EXERCISE BRIEF:
Quote exactly and only this range of lines in the data below: the line that holds "margin | 12 | 26 |" to the line that holds "min,u_core.bus.char_data[5],2", both included.

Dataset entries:
## src/rtl/text_stream_reader_if.sv

```systemverilog
// Handshake/bus bundle between text_stream_reader, the text memory and the
// braille converter. The master side is the reader.
interface text_stream_reader_if;
    logic [7:0] mem_addr;
    logic [7:0] mem_dout;
    logic [7:0] char_data;
    logic       char_valid;
    logic       char_ready;
    logic       char_last;

    modport master (
        output mem_addr,
        output char_data,
        output char_valid,
        output char_last,
        input  mem_dout,
        input  char_ready
    );

    modport slave (
        input  mem_addr,
        input  char_data,
        input  char_valid,
        input  char_last,
        output mem_dout,
        output char_ready
    );
endinterface

```

## src/rtl/text_stream_reader.sv

```systemverilog
// text_stream_reader: scans a terminated ASCII string in text memory to find
// its length, then re-reads it and streams one character per valid/ready
// handshake to the braille converter.
// Optional feature macro: CASE_FOLD_EN (fold 'a'..'z' to upper case on output).
module text_stream_reader #(
    parameter logic [7:0]  BASE_ADDR = 8'h00,
    parameter int unsigned MAX_LEN   = 256,
    parameter logic [7:0]  TERM_CHAR = 8'h00
) (
    input  logic                        clk,
    input  logic                        rst,
    input  logic                        start,
    text_stream_reader_if.master        bus,
    output logic [8:0]                  length,
    output logic                        busy,
    output logic                        done
);

    localparam logic [8:0] MAX_IDX = 9'(MAX_LEN);

    typedef enum logic [1:0] {
        IDLE,
        SCAN,
        STREAM,
        FIN
    } state_t;

    state_t     state_q;
    logic [8:0] idx_q;
    logic [8:0] length_q;
    logic [7:0] char_data_q;
    logic       char_valid_q;
    logic       char_last_q;
    logic       busy_q;
    logic       done_q;
    logic [7:0] char_d;

    // Character presented to the output register (optionally case-folded).
    always_comb begin
        char_d = bus.mem_dout;
`ifdef CASE_FOLD_EN
        if (bus.mem_dout >= 8'h61 && bus.mem_dout <= 8'h7A)
            char_d = bus.mem_dout - 8'h20;
`else
        char_d = bus.mem_dout;
`endif
    end

    // Memory address follows idx while scanning/streaming, parks on the base otherwise.
    always_comb begin
        bus.mem_addr = BASE_ADDR;
        if (state_q == SCAN || state_q == STREAM)
            bus.mem_addr = BASE_ADDR + idx_q[7:0];
    end

    // Sequencer FSM with registered outputs.
    always_ff @(posedge clk or posedge rst) begin
        if (rst) begin
            state_q      <= IDLE;
            idx_q        <= '0;
            length_q     <= '0;
            char_data_q  <= '0;
            char_valid_q <= 1'b0;
            char_last_q  <= 1'b0;
            busy_q       <= 1'b0;
            done_q       <= 1'b0;
        end else begin
            done_q <= 1'b0;
            case (state_q)
                IDLE: begin
                    if (start) begin
                        idx_q    <= '0;
                        length_q <= '0;
                        busy_q   <= 1'b1;
                        state_q  <= SCAN;
                    end
                end
                SCAN: begin
                    if (bus.mem_dout == TERM_CHAR || idx_q == MAX_IDX) begin
                        length_q <= idx_q;
                        idx_q    <= '0;
                        if (idx_q != '0) begin
                            state_q <= STREAM;
                        end else begin
                            busy_q  <= 1'b0;
                            done_q  <= 1'b1;
                            state_q <= FIN;
                        end
                    end else begin
                        idx_q <= idx_q + 9'd1;
                    end
                end
                STREAM: begin
                    if (char_valid_q && bus.char_ready && char_last_q) begin
                        char_valid_q <= 1'b0;
                        char_last_q  <= 1'b0;
                        busy_q       <= 1'b0;
                        done_q       <= 1'b1;
                        state_q      <= FIN;
                    end else if ((!char_valid_q || bus.char_ready) && idx_q < length_q) begin
                        char_data_q  <= char_d;
                        char_valid_q <= 1'b1;
                        char_last_q  <= (idx_q == length_q - 9'd1);
                        idx_q        <= idx_q + 9'd1;
                    end else if (bus.char_ready) begin
                        char_valid_q <= 1'b0;
                    end
                end
                FIN: begin
                    state_q <= IDLE;
                end
                default: state_q <= IDLE;
            endcase
        end
    end

    assign bus.char_data  = char_data_q;
    assign bus.char_valid = char_valid_q;
    assign bus.char_last  = char_last_q;
    assign length         = length_q;
    assign busy           = busy_q;
    assign done           = done_q;

endmodule
```

## src/flat_wrapper.sv

```systemverilog
// flat-port wrapper written by rule: the top's interface ports become plain ports
module text_stream_reader_flat 
#(
    parameter logic [7:0]  BASE_ADDR = 8'h00,
    parameter int unsigned MAX_LEN   = 256,
    parameter logic [7:0]  TERM_CHAR = 8'h00
)
  (clk, rst, start, length, busy, done, bus_mem_addr, bus_char_data, bus_char_valid, bus_char_last, bus_mem_dout, bus_char_ready);
  text_stream_reader_if bus_i ();
  input  logic clk;
  input  logic rst;
  input  logic start;
  output logic [8:0] length;
  output logic busy;
  output logic done;
  output wire logic [$bits(bus_i.mem_addr)-1:0] bus_mem_addr;
  output wire logic [$bits(bus_i.char_data)-1:0] bus_char_data;
  output wire logic [$bits(bus_i.char_valid)-1:0] bus_char_valid;
  output wire logic [$bits(bus_i.char_last)-1:0] bus_char_last;
  input wire logic [$bits(bus_i.mem_dout)-1:0] bus_mem_dout;
  input wire logic [$bits(bus_i.char_ready)-1:0] bus_char_ready;
  assign bus_mem_addr = bus_i.mem_addr;
  assign bus_char_data = bus_i.char_data;
  assign bus_char_valid = bus_i.char_valid;
  assign bus_char_last = bus_i.char_last;
  assign bus_i.mem_dout = bus_mem_dout;
  assign bus_i.char_ready = bus_char_ready;
  text_stream_reader #(.BASE_ADDR(BASE_ADDR), .MAX_LEN(MAX_LEN), .TERM_CHAR(TERM_CHAR)) u_core (.clk(clk), .rst(rst), .start(start), .bus(bus_i), .length(length), .busy(busy), .done(done));
endmodule
```

## config.mk

```make
export PLATFORM = sky130hd
export DESIGN_NAME = text_stream_reader_flat
export DESIGN_NICKNAME = d
export VERILOG_FILES = /design/src/rtl/text_stream_reader_if.sv /design/src/rtl/text_stream_reader.sv /design/src/flat_wrapper.sv
export SDC_FILE = /design/constraint.sdc
export NUM_CORES = 1
export LEC_CHECK = 0
export BUFFER_PORTS_ARGS = -buffer_cell sky130_fd_sc_hd__buf_2
export CAP_MARGIN = 40
export CORE_MARGIN = 4
export CORE_UTILIZATION = 45
export CTS_BUF_LIST = sky130_fd_sc_hd__clkbuf_8
export DETAILED_ROUTE_END_ITERATION = 10
export PLACE_DENSITY = 0.78
export SETUP_SLACK_MARGIN = 0.15
export SYNTH_ARGS = -nofsm -noshare
export SYNTH_HDL_FRONTEND = slang
export SYNTH_SLANG_ARGS = --single-unit
```

## constraint.sdc

```tcl
create_clock -name clk -period 5.15 [get_ports clk]
set_input_delay 0.515 -clock clk [delete_from_list [all_inputs] [get_ports clk]]
set_output_delay 0.515 -clock clk [all_outputs]
set_load 0.005 [all_outputs]
```

==> metrics.txt, run 1 <==
Worst Setup End Kind register; hold crit path type in2async; worst path cell trace ha_1 -> a21oi_1 -> o2111a_1 -> nor2b_1 -> nand3_2 -> o41ai_2; worst vdd ir between 0.15 and 0.2 mV; flops & latches, synth 32; top cell type's share of synthesized area 0.369; Critical Path Source Type register; Fillers 398; initial DRC count between 100 and 150; Final Skew about 6.4 ps; die width ~77 um; Min Clock Period, post-route about 2400 ps; layout cells sized above 1 0.269; Most used DFF post-synth dfrtp_1; Reg power frac 0.427; Syn Nets between 200 and 300; Compound-Gate Fraction of Synth Area 0.149; post-CTS resize count 0; maximum clock rate around 0.42 GHz; PwrDens 314 nW/um2; Largest stage delay, worst path just under 600 ps; final slew viol count 0; simple-gate share of the synthesized area 0.206; CTS Buffer Depth 2; final worst path period share 0.467; Fin Hold WS about 300 ps; Die ar. ~6000 um2; combinational power share 0.227; setup bufs post-CTS 0; pin count of the biggest net entering global routing 33; Switch Pwr roughly 0.00024 W; H-tree Lvls 2; Initial DRT Pass Iterations 5; Die Y-Extent approximately 77 um; post-route cell area roughly 2500 um2; number of global-route vias before repair 1,809; synth warn 0; core area 4500 um2; wire per inst approximately 16 um; Synth area leader dfrtp_1; root buffer cell clkbuf_8; Place WS 2760 ps; Setup WS post-layout 2740 ps; Cell Rows 24; Sw Share 0.309; IO Count 41; HPWL after DPL 3.56 mm; Post-synth ARST share 1.00; grt total ovfl 0; remaining antenna violation count 0; DR DRC count 0; Post-Synth Adder-Cell Area 0.0981; initial core utilization 0.481; largest family of logic cells by synthesized area simple AND/OR/NAND/NOR gates; Post-synth EDFFs 0; # nets final about 290; Cell Area, Synth between 2000 and 2500 um2; Netlist cell types 54; run status finished, final reports clean; synthesized instance count 222; DR vias/cell 5.75; slowest library cell on the worst path dfrtp_1; Req. time, crit path 5350 ps; Mapped Avg Cell Area between 9 and 10 um2; unrepaired setup endpoints after global routing no; Least-Margin Pin Slew between 500 and 600 ps; worst skew pair latency around 290 ps; final setup fails 0; max-cap viol count 0; cts hold-fix bufs 0; sequential share of the synthesized area 0.369; initial antenna violation count 0; global-route wire length before repair 8.47 mm; area growth from synthesis to layout 15.6%; Post-DP Area 2380 um2; Worst Setup Path Type reg2reg; routed vias 1,794; largest cells by area after synthesis dfrtp_1 (37%), ha_1 (9.8%), mux2_2 (4.7%); placed instance count slightly above 300; slew margin rel. 0.649; routability cong. roughly 0.86; CP Max Fanout 11; Sink Count 32; Clock Pin Slew Worst Setup and Hold Paths roughly 70 ps; Synth Area in XOR/XNOR 0.0404; Clock Power Share 0.345; Total GRT Usage 0.173; CTS Buf Count 5; drt total wl between 4 and 5 mm; endpoints failing hold 0; post-synthesis mux area share 0.0744; critical path arrival 2610 ps; Leak between 1 and 1.5 nW; TNS Setup 0 ps; CTS tree built; cell-internal power roughly 0.00054 W; final non-filler cell total about 310; I/O Buffers 40; ant diodes 0
-- power groups by stage --
stage          combinational [W]  clock (W)  sequential, W
6_report                0.000179   0.000272       0.000336
4_1_cts                 0.000182   0.000277       0.000337
3_3_place_gp            0.000175          0       0.000339
3_5_place_dp            0.000181          0       0.000341
5_1_grt                 0.000204   0.000286       0.000344
2_1_floorplan           0.000171          0       0.000299
-- cell usage in the layout, fill, tap and decap left out, types with 7 or more instances in the layout --
cell,count
ha_1,17
buf_2,40
xnor2_1,7
nor2_1,10
o21ai_0,7
mux2_2,9
inv_1,20
a22o_1,8
dfrtp_1,32
and2_1,9
nand2_1,18
clkbuf_8,7
-- cell families (layout without fill, tap and decap cells) --
logic type / Yosys count / after routing
AOI/OAI and AO/OA: 41 / 41
xor gates and xnor gates: 10 / 10
adders and majority gates: 17 / 17
buffers and inverters: 31 / 69
DFF: 32 / 32
muxes: 15 / 15
and+or+nand+nor: 76 / 76
-- cell type report --
type,count,area [um2],share of cell area
multi-input combinational,159,1230,0.492
sequential,32,801,0.319
timing repair buffer,41,208,0.0828
clock buffer,7,96.3,0.0384
inverter,20,75.1,0.0299
tap,52,65.1,0.0259
clock inverter,1,30.0,0.0120
-- critical path: cells and delay by family, from the launching register on --
| family | cells | cell delay [ps] |
|---|---|---|
| flip-flops | 1 | 580 |
| adder cells (fa/ha/maj) | 1 | 330 |
| AND/OR/NAND/NOR | 2 | 630 |
| AO/OA/AOI/OAI | 3 | 770 |
-- final timing paths --
kind,from,to,slack [ps],cells after the start
setup / recovery,u_core.idx_q[6],u_core.bus.char_last,2740,6
hold / removal,rst,u_core.bus.char_valid,300,3
setup reg to reg,u_core.idx_q[6],u_core.bus.char_last,2740,6
hold reg to reg,u_core.bus.char_data[1],u_core.bus.char_data[1],510,1
max in group asynchronous,rst,u_core.length[5],4550,3
min in group clk,bus_mem_dout[0],u_core.bus.char_data[0],470,2
-- metal layers --
metal | global-route usage | vias to the layer above | share of wire
met4 | 0.0658 | 0 | 0.017
met2 | 0.278 | 56 | 0.47
met1 | 0.224 | 861 | 0.44
met3 | 0.0440 | 10 | 0.067
met5 | 0 | - | 0
li1 | - | 867 | -
-- cell usage after synthesis (2+ instances only) --
library cell,count
nor3_1,5
a21oi_1,4
mux2i_1,6
xnor2_1,7
nand2b_1,2
and3_1,3
nor3b_1,2
and2_1,9
nor4_1,2
clkbuf_1,3
mux2_2,9
a221oi_1,2
a22o_1,8
a21o_1,3
nor2b_1,2
o2bb2ai_1,2
nor2_1,10
dfrtp_1,32
a211o_1,3
ha_1,17
nand4_1,4
o21ai_0,7
inv_1,20
xor2_1,3
nand2_1,18
buf_2,6
nand3_1,6
-- flip-flops by register name, indices dropped and copies added (netlist names) --
signal                 count
u_core.bus.char_data       8
u_core.bus.char_last       1
u_core.bus.char_valid      1
u_core.busy                1
u_core.done                1
u_core.idx_q               9
u_core.length              9
u_core.state_q             2
-- per-stage QoR --
| step | power (W) | utilization |
|---|---|---|
| floorplan | 0.000470 | - |
| global placement | 0.000514 | 0.529 |
| detailed placement | 0.000523 | 0.529 |
| CTS | 0.000796 | 0.557 |
| global route | 0.000834 | 0.557 |
| finish | 0.000787 | 0.557 |
Power figures use the tool's default switching activity.
==> inputs of run 2 (changes only) <==
- clock period: 5.15 -> 2.3 ns (I/O delays scaled with it)
==> metrics.txt, run 2 (synthesized netlist as in run 1, its figures left out) <==
Cell Rows 24 (unchanged); die width 77.4 um (unchanged); max-cap viol count 0 (unchanged); Critical Path Source Type register; endpoints failing hold 0 (unchanged); PwrDens 695 nW/um2 (+120%); Min Clock Period, post-route 2090 ps (-315 ps); commonest non-fill, non-tap cell in the layout buf_2; gr busiest metal met2; CTS Buffer Depth 2 (unchanged); Clock Power Share 0.295 (-0.050); drt total wl 5.51 mm (+12%); Reg power frac 0.360 (-0.067); multi-input logic area 1320 um2 (+7.2%); met1 Use GR 0.240 (+0.0152); CTS Buf Count 5 (unchanged); slew margin rel. 0.725 (+0.0757); unrepaired setup endpoints after global routing yes; Fillers 379 (-4.8%); final worst path period share 0.909 (+0.442); Die ar. 5990 um2 (unchanged); Switch Pwr 0.000666 W (+170%); placed instance count 323 (+6.3%); Req. time, crit path 2490 ps (-2860 ps); # nets final 313 (+8.7%); Reg area 803 um2 (+0.31%); remaining antenna violation count 0 (unchanged); layout cells sized above 1 0.375 (+0.106); Place WS 52.7 ps (-2710 ps); Worst Setup End Kind register; Register-to-Register Path Depth 9 (+3); routability cong. 0.859 (about the same); DR DRC count 0 (unchanged); core area 4500 um2 (unchanged); Sink Count 32 (unchanged); Initial DRT Pass Iterations 4 (-1); ant diodes 0 (unchanged); combinational power share 0.345 (+0.118); global-route wire length before repair 8.98 mm (+6.0%); Clock Pin Slew Worst Setup and Hold Paths 80 ps (about the same); initial antenna violation count 0 (unchanged); wire per inst 16.3 um (+3.3%); Least-Margin Pin Slew 413 ps (-110 ps); worst vdd ir 0.467 mV (+180%); initial DRC count 121 (-0.82%); worst path cell trace inv_1 -> ha_1 -> nor2b_1 -> o21ai_2 -> a221oi_4 -> o22a_4 -> buf_4 -> nor3_1 -> a211o_1; area growth from synthesis to layout 28.0%; Largest stage delay, worst path 400 ps (-180 ps); run status finished, final reports clean; Fin Hold WS 2.21 ps (-296 ps); TNS Setup 0 ps (unchanged); final non-filler cell total 337 (+8.0%); initial core utilization 0.481 (unchanged); slowest library cell on the worst path a221oi_4; number of global-route vias before repair 1,896 (+4.8%); H-tree Lvls 2 (unchanged); Setup WS post-layout 209 ps (-2540 ps); Tot Pwr 0.00193 W (+140%); DR vias/cell 5.73 (-0.40%); worst skew pair latency 290 ps (about the same); Total GRT Usage 0.183 (+0.0105); reg-to-reg startpoint u_core.length[1]; routed vias 1,930 (+7.6%); GR met3 Demand/Resource 0.0428 (-0.00116); Final Skew 8.66 ps (+2.26 ps); critical path arrival 2280 ps (-330 ps); CP Max Fanout 11 (unchanged); IO Count 41 (unchanged); final slew viol count 0 (unchanged); I/O Buffers 40 (unchanged); crit path launch u_core.length[1]; final setup fails 0 (unchanged); HPWL after DPL 3.86 mm (+8.6%); Die Y-Extent 77.4 um (unchanged); M2 GR Usage 0.309 (+0.0311); CTS tree built; root buffer cell clkbuf_8; Sw Share 0.345 (+0.0368); pin count of the biggest net entering global routing 33 (unchanged); maximum clock rate 0.478 GHz (+15%); grt total ovfl 0 (unchanged); Worst Setup Path Type reg2reg; hold crit path type in2async; commonest non-fill, non-tap cells in the layout buf_2 (40), dfrtp_1 (30), buf_4 (26); cell-internal power 0.00126 W (+130%); Leak 1.40 nW (+11%)
## run 2: what timing repair did
| item | CTS | global route |
|---|---|---|
| buffers inserted | 2 | 4 |
| hold endpoints to repair | 0 | 0 |
| resized for setup | 3 | 17 |
| hold buffers | 0 | 0 |
| endpoints found under the setup margin | 12 | 26 |
| pin swaps | 1 | 4 |
## run 2: path summary, 6_finish.rpt
check,to,slack (ps)
max,u_core.idx_q[6],210
max in group asynchronous,u_core.length[3],1970
max reg2reg,u_core.idx_q[6],210
min reg2reg,u_core.bus.char_data[1],510
min,u_core.bus.char_data[5],2
min in group clk,u_core.bus.char_data[0],180
## run 2: critical path, delay by kind of cell, from the launching register on
family	cells	cell delay, ps
and+or+nand+nor	2	190
AOI/OAI and AO/OA	4	980
DFF	1	350
buffers and inverters	2	200
adders and majority gates	1	270
## run 2: metal layers
layer	vias to the layer above	share of wire	wire [um]
met3	4	0.067	371
met4	0	0.0065	36
met5	-	0	0
met1	940	0.44	2440
li1	913	-	-
met2	73	0.48	2660
## run 2: final cells by class
| class | instances | area share |
|---|---|---|
| tap | 52 | 0.0234 |
| clock inverter | 3 | 0.0167 |
| multi-input combinational | 159 | 0.476 |
| clock buffer | 5 | 0.0248 |
| inverter | 20 | 0.0271 |
| timing repair buffer | 66 | 0.142 |
| sequential | 32 | 0.289 |
## run 2: power by group through the flow
stage	sequential, W	combinational (W)	clock (W)
5_1_grt	0.000703	0.000735	0.000612
3_5_place_dp	0.000697	0.000549	0
2_1_floorplan	0.000669	0.000384	0
4_1_cts	0.000687	0.000574	0.000577
3_3_place_gp	0.000692	0.000528	0
6_report	0.000694	0.000665	0.000568
## run 2: through the flow
step / area (um2) / util
2_1_floorplan: 2170 / -
3_3_place_gp: 2520 / 0.560
3_5_place_dp: 2520 / 0.560
4_1_cts: 2670 / 0.593
5_1_grt: 2780 / 0.616
6_report: 2780 / 0.616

SOLUTION TO THIS PROBLEM:
| endpoints found under the setup margin | 12 | 26 |
| pin swaps | 1 | 4 |
## run 2: path summary, 6_finish.rpt
check,to,slack (ps)
max,u_core.idx_q[6],210
max in group asynchronous,u_core.length[3],1970
max reg2reg,u_core.idx_q[6],210
min reg2reg,u_core.bus.char_data[1],510
min,u_core.bus.char_data[5],2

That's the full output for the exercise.